§ **INPUT FOR THIS TASK**
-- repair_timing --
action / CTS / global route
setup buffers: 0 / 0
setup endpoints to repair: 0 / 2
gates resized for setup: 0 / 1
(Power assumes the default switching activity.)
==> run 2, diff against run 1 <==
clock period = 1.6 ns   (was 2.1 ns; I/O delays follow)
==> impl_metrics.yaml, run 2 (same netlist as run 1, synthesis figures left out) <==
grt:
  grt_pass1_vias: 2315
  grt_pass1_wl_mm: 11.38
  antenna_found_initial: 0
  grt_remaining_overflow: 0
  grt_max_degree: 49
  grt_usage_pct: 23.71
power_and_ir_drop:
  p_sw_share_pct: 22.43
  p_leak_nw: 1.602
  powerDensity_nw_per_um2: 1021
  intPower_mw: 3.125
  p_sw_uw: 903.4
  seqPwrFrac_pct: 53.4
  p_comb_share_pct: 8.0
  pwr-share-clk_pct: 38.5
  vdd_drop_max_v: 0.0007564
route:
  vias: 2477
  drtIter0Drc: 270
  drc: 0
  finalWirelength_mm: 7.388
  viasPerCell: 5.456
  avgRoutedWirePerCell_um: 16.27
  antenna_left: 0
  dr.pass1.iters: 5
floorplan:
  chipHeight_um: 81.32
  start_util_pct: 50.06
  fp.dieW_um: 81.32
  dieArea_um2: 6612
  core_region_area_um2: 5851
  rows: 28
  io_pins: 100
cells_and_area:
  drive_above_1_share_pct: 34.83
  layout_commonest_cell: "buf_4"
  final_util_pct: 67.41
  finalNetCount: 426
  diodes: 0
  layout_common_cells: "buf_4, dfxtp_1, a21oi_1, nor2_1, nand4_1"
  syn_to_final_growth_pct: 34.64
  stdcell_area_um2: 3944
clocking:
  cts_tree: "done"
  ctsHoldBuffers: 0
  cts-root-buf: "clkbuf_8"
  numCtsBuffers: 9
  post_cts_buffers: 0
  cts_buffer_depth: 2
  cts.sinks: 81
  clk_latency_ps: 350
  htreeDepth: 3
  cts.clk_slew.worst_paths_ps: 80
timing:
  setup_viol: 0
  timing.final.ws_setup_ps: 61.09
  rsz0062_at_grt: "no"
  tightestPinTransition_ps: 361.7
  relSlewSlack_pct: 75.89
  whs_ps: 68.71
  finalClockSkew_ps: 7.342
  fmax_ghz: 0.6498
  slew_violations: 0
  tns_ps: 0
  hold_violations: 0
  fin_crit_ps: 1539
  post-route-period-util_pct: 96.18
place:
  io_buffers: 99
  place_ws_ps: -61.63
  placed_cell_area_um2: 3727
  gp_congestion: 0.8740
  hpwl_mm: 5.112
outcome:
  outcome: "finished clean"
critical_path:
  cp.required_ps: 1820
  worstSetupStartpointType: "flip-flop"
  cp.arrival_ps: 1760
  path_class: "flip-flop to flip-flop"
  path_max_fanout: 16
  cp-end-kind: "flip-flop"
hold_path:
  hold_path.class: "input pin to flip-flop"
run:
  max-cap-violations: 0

§ **TASK ITEM**
Using the listing above, copy exactly the line that contains "io_pins: 100", the line that contains "fmax_ghz: 0.6498", and each line that falls between them.

§ **EXERCISE ANSWER**
  io_pins: 100
cells_and_area:
  drive_above_1_share_pct: 34.83
  layout_commonest_cell: "buf_4"
  final_util_pct: 67.41
  finalNetCount: 426
  diodes: 0
  layout_common_cells: "buf_4, dfxtp_1, a21oi_1, nor2_1, nand4_1"
  syn_to_final_growth_pct: 34.64
  stdcell_area_um2: 3944
clocking:
  cts_tree: "done"
  ctsHoldBuffers: 0
  cts-root-buf: "clkbuf_8"
  numCtsBuffers: 9
  post_cts_buffers: 0
  cts_buffer_depth: 2
  cts.sinks: 81
  clk_latency_ps: 350
  htreeDepth: 3
  cts.clk_slew.worst_paths_ps: 80
timing:
  setup_viol: 0
  timing.final.ws_setup_ps: 61.09
  rsz0062_at_grt: "no"
  tightestPinTransition_ps: 361.7
  relSlewSlack_pct: 75.89
  whs_ps: 68.71
  finalClockSkew_ps: 7.342
  fmax_ghz: 0.6498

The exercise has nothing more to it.